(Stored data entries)
* * * *
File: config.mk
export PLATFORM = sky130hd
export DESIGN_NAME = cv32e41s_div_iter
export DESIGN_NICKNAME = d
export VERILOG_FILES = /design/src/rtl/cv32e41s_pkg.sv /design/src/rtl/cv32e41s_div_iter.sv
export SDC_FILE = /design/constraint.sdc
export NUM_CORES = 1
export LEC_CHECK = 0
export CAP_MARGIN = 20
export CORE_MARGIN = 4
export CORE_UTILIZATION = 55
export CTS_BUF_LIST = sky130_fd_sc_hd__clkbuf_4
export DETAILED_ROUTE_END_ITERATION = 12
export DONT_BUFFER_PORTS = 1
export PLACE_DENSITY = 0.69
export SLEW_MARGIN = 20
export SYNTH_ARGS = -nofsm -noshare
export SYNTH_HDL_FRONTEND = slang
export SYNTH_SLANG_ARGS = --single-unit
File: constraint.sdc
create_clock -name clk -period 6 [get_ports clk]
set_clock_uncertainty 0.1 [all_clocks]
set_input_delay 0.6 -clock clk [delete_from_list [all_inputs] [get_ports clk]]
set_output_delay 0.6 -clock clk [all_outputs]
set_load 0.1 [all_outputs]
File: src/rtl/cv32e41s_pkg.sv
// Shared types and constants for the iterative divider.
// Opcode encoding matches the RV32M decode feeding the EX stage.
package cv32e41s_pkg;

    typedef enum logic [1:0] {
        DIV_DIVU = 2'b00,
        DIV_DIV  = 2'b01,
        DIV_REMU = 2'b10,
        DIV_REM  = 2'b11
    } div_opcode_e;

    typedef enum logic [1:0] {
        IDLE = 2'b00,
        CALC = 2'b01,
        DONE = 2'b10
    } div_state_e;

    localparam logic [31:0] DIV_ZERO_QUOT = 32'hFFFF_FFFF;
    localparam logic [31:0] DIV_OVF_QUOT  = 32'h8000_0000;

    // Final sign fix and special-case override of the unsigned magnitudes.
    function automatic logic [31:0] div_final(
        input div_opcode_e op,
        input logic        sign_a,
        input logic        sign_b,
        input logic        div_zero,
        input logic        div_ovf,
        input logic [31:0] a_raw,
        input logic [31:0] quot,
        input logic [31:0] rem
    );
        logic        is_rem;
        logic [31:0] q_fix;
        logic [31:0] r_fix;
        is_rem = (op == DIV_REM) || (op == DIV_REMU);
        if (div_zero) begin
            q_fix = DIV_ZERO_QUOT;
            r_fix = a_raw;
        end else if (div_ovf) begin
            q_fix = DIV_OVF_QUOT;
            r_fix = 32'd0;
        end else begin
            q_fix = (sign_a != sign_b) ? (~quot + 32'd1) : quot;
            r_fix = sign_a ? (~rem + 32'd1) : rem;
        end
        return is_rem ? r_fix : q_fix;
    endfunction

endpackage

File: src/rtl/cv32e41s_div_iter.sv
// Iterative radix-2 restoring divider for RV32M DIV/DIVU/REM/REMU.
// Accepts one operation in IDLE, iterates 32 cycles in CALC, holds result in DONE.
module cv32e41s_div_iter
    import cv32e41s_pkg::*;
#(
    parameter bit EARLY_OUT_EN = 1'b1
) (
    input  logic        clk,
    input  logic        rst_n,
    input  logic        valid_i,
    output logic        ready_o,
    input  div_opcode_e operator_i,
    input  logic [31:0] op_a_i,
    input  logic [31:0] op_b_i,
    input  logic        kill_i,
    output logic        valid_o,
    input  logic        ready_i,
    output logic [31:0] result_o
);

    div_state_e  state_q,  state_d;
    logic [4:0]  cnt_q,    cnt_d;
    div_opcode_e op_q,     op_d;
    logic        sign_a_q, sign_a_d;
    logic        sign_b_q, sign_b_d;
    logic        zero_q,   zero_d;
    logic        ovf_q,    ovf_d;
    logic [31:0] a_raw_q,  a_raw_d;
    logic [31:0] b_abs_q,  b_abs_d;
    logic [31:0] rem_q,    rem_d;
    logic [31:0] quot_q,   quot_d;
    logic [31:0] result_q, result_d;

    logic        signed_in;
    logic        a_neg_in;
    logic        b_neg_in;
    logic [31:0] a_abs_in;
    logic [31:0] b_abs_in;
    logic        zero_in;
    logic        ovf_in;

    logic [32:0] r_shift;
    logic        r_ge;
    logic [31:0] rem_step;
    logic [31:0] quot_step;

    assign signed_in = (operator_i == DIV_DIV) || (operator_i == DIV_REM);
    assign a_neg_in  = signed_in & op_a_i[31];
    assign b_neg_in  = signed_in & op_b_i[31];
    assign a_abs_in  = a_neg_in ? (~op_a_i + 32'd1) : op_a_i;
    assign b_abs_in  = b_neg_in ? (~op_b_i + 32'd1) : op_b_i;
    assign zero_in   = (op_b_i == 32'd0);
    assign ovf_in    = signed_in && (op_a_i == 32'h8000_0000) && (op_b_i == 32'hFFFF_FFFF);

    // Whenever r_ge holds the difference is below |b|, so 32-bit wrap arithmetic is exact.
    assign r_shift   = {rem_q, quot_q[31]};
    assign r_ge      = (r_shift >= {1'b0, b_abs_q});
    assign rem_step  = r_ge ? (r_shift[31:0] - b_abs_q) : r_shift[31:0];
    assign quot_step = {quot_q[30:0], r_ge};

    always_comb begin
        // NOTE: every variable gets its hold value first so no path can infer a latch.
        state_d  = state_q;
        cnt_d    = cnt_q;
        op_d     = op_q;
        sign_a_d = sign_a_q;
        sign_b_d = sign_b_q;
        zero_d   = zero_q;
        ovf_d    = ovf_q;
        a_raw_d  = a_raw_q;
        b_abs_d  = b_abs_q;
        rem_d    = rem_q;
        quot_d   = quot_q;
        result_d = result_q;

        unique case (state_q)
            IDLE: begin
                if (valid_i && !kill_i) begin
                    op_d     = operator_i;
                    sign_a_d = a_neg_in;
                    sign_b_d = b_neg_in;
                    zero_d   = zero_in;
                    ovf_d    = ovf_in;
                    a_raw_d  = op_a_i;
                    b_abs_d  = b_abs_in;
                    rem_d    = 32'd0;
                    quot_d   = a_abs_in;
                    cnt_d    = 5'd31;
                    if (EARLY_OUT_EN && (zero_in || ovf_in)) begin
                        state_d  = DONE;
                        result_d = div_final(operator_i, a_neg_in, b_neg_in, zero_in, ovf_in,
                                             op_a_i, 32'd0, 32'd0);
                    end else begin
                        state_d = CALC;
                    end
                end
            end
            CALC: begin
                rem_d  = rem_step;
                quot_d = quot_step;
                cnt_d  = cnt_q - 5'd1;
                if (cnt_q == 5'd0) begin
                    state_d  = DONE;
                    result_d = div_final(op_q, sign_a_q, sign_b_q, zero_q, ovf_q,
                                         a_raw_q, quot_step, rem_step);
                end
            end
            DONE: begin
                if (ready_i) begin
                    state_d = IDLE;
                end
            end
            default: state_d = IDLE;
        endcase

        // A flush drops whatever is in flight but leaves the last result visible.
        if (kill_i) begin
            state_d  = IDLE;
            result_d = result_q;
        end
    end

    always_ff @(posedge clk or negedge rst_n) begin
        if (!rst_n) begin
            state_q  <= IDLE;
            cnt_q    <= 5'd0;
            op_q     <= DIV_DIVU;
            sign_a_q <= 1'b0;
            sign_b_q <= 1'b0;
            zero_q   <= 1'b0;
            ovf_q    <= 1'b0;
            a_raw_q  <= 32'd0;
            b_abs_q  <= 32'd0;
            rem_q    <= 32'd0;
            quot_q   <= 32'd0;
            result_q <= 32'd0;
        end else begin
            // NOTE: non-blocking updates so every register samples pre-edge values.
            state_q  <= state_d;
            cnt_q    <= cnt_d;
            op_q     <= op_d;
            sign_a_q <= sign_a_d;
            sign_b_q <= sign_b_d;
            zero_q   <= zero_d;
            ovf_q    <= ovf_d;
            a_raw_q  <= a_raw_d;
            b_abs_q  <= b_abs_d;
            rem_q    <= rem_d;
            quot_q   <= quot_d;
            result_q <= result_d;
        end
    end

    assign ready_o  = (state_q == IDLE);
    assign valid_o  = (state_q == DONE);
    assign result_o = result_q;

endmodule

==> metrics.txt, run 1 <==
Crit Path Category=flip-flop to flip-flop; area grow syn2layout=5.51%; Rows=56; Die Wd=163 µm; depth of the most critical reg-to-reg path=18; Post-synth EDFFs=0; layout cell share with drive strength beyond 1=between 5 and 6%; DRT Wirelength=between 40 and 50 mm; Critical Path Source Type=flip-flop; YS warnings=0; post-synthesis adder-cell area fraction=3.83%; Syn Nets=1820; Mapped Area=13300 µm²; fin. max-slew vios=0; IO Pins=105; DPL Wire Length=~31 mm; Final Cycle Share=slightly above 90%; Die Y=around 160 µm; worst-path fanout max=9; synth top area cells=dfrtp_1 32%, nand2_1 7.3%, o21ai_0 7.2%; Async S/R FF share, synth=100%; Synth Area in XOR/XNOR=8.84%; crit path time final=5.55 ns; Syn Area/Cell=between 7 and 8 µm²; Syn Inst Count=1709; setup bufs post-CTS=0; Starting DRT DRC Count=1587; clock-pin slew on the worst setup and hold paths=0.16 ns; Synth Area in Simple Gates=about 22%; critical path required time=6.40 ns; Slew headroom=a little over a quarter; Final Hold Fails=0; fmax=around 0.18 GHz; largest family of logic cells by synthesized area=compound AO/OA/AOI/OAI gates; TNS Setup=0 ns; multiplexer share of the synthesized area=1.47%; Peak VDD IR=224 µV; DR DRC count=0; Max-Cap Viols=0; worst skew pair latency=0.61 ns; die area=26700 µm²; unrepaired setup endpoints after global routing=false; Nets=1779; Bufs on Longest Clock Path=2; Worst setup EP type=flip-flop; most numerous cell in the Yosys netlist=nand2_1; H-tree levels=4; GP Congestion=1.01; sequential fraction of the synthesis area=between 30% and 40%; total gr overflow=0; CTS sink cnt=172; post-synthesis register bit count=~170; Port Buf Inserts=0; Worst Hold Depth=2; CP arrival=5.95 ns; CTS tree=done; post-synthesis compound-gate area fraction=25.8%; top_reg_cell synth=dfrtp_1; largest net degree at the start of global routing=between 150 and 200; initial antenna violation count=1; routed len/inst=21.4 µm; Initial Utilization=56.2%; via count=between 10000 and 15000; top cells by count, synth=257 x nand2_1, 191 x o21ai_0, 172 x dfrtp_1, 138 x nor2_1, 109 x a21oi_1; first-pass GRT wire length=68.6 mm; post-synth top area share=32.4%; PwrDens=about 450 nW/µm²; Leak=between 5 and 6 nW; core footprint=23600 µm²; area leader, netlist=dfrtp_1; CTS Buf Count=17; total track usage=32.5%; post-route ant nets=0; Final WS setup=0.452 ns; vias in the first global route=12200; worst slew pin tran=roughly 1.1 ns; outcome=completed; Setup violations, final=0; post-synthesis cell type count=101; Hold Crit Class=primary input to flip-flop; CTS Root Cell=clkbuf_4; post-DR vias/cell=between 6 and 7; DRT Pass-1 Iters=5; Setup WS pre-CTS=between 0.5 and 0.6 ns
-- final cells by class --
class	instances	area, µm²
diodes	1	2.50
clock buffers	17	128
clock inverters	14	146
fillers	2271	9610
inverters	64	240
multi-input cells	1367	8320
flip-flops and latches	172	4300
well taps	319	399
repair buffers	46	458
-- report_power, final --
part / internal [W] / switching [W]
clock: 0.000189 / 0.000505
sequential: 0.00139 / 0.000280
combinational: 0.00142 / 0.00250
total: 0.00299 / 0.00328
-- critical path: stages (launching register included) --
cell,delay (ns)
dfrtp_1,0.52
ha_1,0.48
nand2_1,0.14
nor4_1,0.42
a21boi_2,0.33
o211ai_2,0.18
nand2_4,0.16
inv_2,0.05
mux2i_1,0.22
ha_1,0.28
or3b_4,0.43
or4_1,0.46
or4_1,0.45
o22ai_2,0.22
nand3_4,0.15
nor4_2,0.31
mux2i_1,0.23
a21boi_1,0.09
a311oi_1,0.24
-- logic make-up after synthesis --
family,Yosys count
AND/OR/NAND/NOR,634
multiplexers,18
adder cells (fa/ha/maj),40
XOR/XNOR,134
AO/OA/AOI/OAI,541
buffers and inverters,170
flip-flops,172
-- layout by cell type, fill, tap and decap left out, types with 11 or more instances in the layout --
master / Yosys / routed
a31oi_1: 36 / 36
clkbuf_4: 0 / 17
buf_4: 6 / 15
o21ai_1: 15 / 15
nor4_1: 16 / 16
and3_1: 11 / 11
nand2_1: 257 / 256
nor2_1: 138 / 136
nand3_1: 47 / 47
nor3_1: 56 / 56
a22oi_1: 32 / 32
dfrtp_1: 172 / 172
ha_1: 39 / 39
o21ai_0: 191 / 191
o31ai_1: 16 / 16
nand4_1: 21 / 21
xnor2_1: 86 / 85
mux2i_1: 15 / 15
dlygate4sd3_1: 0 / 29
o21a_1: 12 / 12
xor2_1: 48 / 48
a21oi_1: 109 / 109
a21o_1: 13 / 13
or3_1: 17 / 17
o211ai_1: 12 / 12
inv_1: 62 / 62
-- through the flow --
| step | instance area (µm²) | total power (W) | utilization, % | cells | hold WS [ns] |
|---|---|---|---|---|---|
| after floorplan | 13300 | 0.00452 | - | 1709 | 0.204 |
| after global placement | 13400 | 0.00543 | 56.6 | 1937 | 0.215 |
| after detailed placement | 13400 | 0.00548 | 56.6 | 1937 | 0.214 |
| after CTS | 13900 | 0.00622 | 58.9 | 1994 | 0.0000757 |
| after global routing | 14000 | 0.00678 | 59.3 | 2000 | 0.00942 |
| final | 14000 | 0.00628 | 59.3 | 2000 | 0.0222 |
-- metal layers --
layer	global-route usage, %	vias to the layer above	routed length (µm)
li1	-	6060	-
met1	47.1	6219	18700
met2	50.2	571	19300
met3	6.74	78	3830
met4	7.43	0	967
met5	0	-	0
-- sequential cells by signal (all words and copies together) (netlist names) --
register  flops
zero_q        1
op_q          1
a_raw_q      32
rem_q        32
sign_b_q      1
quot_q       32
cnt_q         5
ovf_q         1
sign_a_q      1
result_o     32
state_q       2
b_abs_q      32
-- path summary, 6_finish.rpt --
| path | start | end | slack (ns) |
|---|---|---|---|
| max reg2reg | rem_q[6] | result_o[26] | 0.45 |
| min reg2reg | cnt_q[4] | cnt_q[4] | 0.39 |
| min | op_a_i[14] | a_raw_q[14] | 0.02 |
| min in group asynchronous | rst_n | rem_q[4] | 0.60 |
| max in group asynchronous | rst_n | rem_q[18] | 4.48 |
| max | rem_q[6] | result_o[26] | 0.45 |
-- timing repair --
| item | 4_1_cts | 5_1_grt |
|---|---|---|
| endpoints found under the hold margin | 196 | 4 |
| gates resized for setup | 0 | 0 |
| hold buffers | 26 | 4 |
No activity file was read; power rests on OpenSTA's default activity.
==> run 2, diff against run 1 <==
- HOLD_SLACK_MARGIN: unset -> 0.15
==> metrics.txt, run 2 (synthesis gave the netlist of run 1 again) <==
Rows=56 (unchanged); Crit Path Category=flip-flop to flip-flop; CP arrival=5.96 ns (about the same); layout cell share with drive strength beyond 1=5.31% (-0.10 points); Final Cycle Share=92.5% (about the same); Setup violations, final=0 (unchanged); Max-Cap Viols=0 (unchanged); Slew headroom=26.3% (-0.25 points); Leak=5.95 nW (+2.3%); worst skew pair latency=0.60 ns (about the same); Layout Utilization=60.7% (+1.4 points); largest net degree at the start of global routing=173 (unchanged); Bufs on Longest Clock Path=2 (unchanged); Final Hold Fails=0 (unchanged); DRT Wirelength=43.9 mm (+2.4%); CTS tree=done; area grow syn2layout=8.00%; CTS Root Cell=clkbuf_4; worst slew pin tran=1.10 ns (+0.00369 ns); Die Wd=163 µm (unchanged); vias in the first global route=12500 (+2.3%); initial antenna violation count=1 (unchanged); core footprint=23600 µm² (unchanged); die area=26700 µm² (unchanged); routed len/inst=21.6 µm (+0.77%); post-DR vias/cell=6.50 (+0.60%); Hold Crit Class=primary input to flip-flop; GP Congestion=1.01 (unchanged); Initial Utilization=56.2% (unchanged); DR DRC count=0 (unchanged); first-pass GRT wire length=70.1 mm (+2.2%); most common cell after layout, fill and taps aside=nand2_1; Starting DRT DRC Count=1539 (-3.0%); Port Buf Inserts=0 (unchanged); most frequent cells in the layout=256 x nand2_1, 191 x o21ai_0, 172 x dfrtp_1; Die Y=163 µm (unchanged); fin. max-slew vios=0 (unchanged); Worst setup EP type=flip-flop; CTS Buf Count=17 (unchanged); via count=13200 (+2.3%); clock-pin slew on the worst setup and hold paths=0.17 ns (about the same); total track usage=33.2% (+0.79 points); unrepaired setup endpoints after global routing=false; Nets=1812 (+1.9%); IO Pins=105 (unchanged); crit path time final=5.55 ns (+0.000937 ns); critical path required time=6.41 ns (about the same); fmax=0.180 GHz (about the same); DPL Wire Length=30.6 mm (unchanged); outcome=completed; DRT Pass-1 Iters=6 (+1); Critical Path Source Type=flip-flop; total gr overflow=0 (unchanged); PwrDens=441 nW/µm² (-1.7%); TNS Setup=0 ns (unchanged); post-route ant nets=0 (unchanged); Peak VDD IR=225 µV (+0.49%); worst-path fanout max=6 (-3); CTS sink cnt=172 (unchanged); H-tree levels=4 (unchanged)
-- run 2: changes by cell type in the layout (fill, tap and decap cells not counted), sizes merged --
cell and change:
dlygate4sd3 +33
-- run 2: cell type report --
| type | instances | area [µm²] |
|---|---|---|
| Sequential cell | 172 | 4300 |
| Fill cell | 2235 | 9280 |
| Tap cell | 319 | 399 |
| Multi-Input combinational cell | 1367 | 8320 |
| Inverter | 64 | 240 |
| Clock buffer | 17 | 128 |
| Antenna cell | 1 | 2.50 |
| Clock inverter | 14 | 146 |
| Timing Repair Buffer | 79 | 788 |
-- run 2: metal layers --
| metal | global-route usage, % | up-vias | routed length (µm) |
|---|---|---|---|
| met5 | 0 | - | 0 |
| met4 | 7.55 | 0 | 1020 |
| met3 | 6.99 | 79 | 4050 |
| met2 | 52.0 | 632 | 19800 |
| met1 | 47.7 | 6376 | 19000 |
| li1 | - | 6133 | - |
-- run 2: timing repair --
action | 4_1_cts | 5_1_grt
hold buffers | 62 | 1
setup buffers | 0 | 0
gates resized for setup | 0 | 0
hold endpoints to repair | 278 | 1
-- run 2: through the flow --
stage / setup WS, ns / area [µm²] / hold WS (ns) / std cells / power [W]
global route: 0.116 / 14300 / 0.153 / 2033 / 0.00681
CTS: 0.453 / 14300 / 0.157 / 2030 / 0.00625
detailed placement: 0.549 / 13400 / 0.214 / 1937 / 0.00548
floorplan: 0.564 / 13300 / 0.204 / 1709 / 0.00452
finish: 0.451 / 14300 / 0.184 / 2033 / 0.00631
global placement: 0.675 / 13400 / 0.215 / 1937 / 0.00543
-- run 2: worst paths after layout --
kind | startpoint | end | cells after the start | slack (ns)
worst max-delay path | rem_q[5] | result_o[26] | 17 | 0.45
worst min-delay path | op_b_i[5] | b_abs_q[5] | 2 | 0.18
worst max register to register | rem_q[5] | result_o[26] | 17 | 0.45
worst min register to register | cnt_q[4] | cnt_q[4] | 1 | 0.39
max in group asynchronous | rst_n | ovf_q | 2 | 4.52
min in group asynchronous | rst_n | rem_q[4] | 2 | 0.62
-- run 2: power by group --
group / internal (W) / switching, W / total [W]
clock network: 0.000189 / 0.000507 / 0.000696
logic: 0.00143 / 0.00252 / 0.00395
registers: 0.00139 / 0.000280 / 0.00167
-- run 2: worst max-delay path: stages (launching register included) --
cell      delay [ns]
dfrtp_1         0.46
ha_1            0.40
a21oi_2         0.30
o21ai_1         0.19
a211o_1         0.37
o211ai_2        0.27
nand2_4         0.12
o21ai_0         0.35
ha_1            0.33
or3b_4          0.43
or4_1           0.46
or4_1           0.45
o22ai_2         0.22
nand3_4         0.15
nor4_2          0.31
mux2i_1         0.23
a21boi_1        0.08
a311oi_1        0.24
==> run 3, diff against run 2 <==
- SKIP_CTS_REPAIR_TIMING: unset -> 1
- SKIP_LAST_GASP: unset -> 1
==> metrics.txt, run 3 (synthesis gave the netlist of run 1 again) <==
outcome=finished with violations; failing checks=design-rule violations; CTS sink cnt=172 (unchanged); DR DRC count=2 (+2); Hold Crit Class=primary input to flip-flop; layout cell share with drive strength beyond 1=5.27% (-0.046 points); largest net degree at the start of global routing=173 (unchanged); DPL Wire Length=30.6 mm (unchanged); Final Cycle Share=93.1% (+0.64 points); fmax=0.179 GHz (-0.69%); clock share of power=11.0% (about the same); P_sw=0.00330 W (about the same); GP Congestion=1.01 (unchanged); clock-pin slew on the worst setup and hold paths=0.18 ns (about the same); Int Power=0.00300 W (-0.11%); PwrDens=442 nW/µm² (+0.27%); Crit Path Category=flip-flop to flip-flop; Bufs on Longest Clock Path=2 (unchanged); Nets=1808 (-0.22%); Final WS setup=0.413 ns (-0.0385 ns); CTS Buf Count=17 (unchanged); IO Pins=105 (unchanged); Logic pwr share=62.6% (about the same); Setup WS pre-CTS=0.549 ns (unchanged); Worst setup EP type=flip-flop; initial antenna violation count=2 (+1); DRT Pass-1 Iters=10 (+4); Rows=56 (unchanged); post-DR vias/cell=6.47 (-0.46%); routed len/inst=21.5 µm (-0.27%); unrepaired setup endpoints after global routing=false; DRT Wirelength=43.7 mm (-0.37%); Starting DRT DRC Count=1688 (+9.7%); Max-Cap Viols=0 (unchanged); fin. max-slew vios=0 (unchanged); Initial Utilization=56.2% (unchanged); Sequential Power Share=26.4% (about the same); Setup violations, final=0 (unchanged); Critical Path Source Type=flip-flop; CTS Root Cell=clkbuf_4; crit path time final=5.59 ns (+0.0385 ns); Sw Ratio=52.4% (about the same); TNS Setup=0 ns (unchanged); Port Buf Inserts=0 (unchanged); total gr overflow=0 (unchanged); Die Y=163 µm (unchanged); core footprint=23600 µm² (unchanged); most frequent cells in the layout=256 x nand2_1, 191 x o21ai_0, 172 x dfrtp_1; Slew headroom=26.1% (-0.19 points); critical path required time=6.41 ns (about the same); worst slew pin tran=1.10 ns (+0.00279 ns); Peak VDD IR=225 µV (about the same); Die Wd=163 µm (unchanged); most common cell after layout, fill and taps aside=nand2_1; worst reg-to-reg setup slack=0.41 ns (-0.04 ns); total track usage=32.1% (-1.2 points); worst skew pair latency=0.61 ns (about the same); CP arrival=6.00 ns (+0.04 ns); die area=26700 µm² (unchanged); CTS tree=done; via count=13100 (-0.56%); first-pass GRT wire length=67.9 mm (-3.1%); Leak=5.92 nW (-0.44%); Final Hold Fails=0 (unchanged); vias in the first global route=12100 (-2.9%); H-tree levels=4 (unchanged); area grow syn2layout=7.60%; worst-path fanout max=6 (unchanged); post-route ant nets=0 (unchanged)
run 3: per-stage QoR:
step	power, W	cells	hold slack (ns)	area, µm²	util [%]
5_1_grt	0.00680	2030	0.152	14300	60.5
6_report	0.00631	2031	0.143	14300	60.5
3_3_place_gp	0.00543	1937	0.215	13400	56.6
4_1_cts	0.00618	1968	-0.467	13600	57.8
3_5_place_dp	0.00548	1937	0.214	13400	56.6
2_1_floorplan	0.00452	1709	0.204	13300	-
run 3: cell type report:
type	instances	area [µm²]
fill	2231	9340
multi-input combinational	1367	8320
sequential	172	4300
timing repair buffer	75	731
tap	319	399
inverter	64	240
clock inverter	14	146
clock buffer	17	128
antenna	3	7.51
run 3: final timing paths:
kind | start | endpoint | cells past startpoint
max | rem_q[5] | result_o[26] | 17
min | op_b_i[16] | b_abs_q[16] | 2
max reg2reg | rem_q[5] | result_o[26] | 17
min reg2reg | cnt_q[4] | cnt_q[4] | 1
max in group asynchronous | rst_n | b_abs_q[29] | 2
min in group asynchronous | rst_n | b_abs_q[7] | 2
* * * *
**Prompt:**
Search the data for the string "holds". List each line that has it.

**Output below:**
// Accepts one operation in IDLE, iterates 32 cycles in CALC, holds result in DONE.
    // Whenever r_ge holds the difference is below |b|, so 32-bit wrap arithmetic is exact.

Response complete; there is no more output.